**What is needed**
Answer with the exact lines of the following material from the one containing "3979 | 0.4862 |" through the one containing "cells after the", both end lines included.

**Records provided**
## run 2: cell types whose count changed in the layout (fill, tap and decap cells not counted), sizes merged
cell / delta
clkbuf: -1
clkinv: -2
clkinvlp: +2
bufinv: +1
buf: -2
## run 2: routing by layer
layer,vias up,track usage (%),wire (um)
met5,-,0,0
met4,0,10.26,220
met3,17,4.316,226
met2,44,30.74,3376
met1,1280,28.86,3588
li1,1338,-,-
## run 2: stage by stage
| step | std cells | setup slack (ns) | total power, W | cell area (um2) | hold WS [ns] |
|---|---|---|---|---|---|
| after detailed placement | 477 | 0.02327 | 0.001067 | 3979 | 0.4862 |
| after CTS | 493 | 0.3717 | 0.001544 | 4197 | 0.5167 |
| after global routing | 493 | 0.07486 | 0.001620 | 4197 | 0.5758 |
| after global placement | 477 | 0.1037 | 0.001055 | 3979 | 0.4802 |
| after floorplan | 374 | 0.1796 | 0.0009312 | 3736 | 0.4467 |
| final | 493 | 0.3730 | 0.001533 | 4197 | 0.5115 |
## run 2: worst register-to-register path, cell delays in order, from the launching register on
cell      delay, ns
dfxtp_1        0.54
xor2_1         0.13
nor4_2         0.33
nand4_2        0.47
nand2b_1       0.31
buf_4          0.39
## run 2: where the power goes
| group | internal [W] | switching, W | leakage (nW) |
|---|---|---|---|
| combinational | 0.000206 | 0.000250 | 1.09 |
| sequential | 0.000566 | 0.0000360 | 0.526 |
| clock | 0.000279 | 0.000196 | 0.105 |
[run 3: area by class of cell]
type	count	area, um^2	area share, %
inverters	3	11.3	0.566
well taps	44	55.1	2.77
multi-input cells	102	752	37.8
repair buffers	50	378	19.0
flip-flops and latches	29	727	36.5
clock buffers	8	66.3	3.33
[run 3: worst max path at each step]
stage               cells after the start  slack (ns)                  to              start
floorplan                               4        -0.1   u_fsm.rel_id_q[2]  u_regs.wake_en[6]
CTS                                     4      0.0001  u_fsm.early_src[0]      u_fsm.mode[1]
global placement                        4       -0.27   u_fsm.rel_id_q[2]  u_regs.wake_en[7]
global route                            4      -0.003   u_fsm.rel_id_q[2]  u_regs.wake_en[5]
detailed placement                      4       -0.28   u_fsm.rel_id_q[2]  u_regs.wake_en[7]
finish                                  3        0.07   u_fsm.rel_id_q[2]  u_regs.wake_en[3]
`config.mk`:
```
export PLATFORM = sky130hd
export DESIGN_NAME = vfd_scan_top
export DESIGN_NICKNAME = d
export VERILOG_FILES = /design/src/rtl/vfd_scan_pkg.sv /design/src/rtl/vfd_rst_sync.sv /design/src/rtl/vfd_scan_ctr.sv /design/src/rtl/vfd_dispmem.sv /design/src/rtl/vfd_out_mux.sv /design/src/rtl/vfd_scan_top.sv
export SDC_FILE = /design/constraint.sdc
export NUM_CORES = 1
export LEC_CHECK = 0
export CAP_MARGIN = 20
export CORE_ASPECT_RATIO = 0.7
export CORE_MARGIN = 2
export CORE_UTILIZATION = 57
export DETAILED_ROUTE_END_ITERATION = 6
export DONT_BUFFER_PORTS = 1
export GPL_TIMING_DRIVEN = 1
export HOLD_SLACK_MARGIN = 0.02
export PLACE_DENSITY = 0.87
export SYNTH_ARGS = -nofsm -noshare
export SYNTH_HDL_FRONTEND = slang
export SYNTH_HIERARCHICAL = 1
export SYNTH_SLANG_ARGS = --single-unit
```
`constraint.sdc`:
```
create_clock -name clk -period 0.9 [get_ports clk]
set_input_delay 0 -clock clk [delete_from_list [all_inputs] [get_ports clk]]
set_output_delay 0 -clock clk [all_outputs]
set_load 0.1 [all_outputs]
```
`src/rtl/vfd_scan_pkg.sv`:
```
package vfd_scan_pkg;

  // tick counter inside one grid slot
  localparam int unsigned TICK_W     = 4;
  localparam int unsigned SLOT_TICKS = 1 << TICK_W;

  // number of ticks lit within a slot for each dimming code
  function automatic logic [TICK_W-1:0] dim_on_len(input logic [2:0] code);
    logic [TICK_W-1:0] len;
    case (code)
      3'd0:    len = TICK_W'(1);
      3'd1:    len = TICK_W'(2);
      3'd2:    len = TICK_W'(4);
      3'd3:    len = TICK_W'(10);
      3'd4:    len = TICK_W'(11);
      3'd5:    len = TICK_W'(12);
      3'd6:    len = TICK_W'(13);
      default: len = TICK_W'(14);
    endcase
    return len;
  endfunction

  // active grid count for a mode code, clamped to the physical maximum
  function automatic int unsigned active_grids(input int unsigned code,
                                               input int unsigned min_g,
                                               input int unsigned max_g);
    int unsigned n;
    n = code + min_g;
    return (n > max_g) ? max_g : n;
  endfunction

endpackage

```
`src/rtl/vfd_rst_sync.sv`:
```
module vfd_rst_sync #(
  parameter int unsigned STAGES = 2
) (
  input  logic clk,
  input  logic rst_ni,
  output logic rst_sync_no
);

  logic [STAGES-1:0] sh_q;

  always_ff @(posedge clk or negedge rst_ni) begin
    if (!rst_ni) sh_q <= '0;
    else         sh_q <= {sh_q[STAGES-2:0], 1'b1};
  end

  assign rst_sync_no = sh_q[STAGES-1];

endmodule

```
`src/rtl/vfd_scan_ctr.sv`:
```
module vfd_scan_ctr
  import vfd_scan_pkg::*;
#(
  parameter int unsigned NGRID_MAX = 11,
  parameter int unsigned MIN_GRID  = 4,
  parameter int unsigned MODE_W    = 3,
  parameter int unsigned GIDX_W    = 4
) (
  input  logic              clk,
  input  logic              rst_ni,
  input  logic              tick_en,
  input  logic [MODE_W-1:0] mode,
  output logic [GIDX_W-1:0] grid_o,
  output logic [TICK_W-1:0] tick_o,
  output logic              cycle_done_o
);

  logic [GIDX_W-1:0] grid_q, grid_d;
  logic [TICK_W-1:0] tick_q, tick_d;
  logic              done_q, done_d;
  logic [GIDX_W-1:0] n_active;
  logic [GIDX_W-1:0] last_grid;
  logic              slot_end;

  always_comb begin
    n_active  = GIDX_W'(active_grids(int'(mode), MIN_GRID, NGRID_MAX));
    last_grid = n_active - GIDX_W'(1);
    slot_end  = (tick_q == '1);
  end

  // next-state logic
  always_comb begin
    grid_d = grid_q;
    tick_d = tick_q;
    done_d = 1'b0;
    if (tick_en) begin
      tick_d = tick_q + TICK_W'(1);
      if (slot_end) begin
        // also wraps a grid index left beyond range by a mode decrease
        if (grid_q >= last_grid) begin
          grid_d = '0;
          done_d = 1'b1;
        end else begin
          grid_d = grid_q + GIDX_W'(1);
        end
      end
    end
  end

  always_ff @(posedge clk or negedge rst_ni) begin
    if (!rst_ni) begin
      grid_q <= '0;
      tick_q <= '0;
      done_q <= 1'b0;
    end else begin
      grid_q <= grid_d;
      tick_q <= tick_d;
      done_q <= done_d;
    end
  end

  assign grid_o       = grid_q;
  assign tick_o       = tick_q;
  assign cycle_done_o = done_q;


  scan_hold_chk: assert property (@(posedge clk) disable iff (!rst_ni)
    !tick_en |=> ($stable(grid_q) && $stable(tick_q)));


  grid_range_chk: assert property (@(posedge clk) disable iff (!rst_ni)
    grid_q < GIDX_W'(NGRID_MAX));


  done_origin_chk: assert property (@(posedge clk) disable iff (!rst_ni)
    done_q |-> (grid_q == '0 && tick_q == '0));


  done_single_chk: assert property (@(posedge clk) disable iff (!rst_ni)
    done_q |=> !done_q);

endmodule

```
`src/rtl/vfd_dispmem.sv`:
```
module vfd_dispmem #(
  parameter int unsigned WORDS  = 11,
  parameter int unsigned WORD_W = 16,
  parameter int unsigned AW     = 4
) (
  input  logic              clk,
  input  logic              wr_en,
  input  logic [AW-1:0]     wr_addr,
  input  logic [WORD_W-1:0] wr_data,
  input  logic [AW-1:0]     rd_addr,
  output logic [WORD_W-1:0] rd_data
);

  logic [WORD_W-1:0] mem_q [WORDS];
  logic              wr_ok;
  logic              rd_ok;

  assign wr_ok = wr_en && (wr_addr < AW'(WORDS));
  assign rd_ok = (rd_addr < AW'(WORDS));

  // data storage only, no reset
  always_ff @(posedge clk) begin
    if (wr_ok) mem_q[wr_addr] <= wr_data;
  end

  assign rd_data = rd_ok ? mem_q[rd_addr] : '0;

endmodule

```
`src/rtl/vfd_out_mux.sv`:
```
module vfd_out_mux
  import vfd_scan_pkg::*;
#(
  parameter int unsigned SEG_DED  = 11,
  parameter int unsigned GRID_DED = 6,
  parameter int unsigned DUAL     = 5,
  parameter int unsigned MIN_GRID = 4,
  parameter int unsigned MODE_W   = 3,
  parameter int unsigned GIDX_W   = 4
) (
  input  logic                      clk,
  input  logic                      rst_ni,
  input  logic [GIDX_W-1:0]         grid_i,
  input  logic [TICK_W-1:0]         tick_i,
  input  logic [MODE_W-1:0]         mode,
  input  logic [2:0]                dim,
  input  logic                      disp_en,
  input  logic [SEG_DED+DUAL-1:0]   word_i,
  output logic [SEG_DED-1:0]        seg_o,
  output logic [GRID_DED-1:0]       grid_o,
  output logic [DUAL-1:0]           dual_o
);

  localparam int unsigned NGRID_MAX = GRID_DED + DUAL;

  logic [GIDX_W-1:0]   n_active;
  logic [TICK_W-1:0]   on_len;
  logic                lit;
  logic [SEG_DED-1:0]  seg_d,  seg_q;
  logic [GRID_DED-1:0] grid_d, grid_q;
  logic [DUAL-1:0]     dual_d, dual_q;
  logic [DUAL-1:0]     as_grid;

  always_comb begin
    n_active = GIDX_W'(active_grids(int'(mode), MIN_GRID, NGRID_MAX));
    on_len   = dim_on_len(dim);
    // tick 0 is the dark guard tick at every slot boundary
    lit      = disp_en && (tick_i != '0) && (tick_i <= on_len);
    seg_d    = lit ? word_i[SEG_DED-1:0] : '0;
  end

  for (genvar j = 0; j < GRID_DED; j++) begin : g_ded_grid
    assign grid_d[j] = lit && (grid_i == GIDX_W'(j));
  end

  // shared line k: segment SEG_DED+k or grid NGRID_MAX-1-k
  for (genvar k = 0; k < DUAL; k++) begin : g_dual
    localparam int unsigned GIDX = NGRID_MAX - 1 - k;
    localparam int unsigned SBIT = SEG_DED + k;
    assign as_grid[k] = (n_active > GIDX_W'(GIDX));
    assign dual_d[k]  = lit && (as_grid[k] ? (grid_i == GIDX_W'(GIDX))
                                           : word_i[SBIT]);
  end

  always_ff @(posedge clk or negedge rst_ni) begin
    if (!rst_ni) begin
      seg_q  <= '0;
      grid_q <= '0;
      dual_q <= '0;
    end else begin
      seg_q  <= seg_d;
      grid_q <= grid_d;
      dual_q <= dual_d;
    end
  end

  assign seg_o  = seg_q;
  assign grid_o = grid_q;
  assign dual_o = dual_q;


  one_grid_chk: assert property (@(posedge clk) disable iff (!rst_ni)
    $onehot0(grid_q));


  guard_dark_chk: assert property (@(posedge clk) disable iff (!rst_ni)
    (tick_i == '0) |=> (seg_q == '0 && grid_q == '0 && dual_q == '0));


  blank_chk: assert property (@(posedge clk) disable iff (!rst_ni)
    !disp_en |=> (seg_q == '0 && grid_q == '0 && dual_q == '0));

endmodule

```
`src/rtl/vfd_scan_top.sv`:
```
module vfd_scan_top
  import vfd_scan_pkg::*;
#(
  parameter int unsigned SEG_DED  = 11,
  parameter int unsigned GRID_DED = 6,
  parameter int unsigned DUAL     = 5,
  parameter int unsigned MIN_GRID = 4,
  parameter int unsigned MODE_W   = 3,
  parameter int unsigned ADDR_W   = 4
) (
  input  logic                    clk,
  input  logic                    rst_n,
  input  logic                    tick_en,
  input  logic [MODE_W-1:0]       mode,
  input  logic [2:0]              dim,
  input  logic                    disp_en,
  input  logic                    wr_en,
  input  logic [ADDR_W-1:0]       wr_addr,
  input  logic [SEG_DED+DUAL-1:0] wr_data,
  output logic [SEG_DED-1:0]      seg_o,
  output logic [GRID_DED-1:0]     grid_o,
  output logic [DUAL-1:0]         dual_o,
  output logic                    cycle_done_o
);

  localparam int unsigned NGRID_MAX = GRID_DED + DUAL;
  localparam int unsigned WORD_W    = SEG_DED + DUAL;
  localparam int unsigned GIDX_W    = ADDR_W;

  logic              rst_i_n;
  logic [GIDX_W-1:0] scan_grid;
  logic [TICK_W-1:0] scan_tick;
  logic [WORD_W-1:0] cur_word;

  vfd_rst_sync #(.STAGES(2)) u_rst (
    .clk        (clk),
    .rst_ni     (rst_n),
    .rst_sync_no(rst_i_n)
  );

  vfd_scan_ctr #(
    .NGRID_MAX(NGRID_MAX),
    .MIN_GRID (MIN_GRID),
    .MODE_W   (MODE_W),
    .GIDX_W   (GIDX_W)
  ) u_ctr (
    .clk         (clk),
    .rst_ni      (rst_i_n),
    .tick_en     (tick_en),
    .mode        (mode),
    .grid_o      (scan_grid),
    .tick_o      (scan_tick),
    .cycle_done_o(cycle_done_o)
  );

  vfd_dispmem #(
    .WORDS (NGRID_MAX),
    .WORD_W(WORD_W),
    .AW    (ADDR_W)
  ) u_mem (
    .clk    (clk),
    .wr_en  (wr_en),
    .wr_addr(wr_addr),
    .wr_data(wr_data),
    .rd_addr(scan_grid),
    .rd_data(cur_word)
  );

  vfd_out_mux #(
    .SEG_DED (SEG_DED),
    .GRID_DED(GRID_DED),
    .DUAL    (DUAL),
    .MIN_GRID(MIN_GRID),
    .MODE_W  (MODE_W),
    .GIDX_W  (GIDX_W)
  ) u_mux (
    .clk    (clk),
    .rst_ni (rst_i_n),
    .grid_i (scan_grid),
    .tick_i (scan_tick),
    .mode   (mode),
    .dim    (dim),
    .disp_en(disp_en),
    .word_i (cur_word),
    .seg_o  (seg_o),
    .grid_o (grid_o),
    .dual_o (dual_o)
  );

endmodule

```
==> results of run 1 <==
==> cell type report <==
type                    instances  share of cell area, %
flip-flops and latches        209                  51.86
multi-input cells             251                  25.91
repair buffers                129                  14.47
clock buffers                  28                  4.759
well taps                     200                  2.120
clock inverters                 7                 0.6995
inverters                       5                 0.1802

**Response area**
| after detailed placement | 477 | 0.02327 | 0.001067 | 3979 | 0.4862 |
| after CTS | 493 | 0.3717 | 0.001544 | 4197 | 0.5167 |
| after global routing | 493 | 0.07486 | 0.001620 | 4197 | 0.5758 |
| after global placement | 477 | 0.1037 | 0.001055 | 3979 | 0.4802 |
| after floorplan | 374 | 0.1796 | 0.0009312 | 3736 | 0.4467 |
| final | 493 | 0.3730 | 0.001533 | 4197 | 0.5115 |
## run 2: worst register-to-register path, cell delays in order, from the launching register on
cell      delay, ns
dfxtp_1        0.54
xor2_1         0.13
nor4_2         0.33
nand4_2        0.47
nand2b_1       0.31
buf_4          0.39
## run 2: where the power goes
| group | internal [W] | switching, W | leakage (nW) |
|---|---|---|---|
| combinational | 0.000206 | 0.000250 | 1.09 |
| sequential | 0.000566 | 0.0000360 | 0.526 |
| clock | 0.000279 | 0.000196 | 0.105 |
[run 3: area by class of cell]
type	count	area, um^2	area share, %
inverters	3	11.3	0.566
well taps	44	55.1	2.77
multi-input cells	102	752	37.8
repair buffers	50	378	19.0
flip-flops and latches	29	727	36.5
clock buffers	8	66.3	3.33
[run 3: worst max path at each step]
stage               cells after the start  slack (ns)                  to              start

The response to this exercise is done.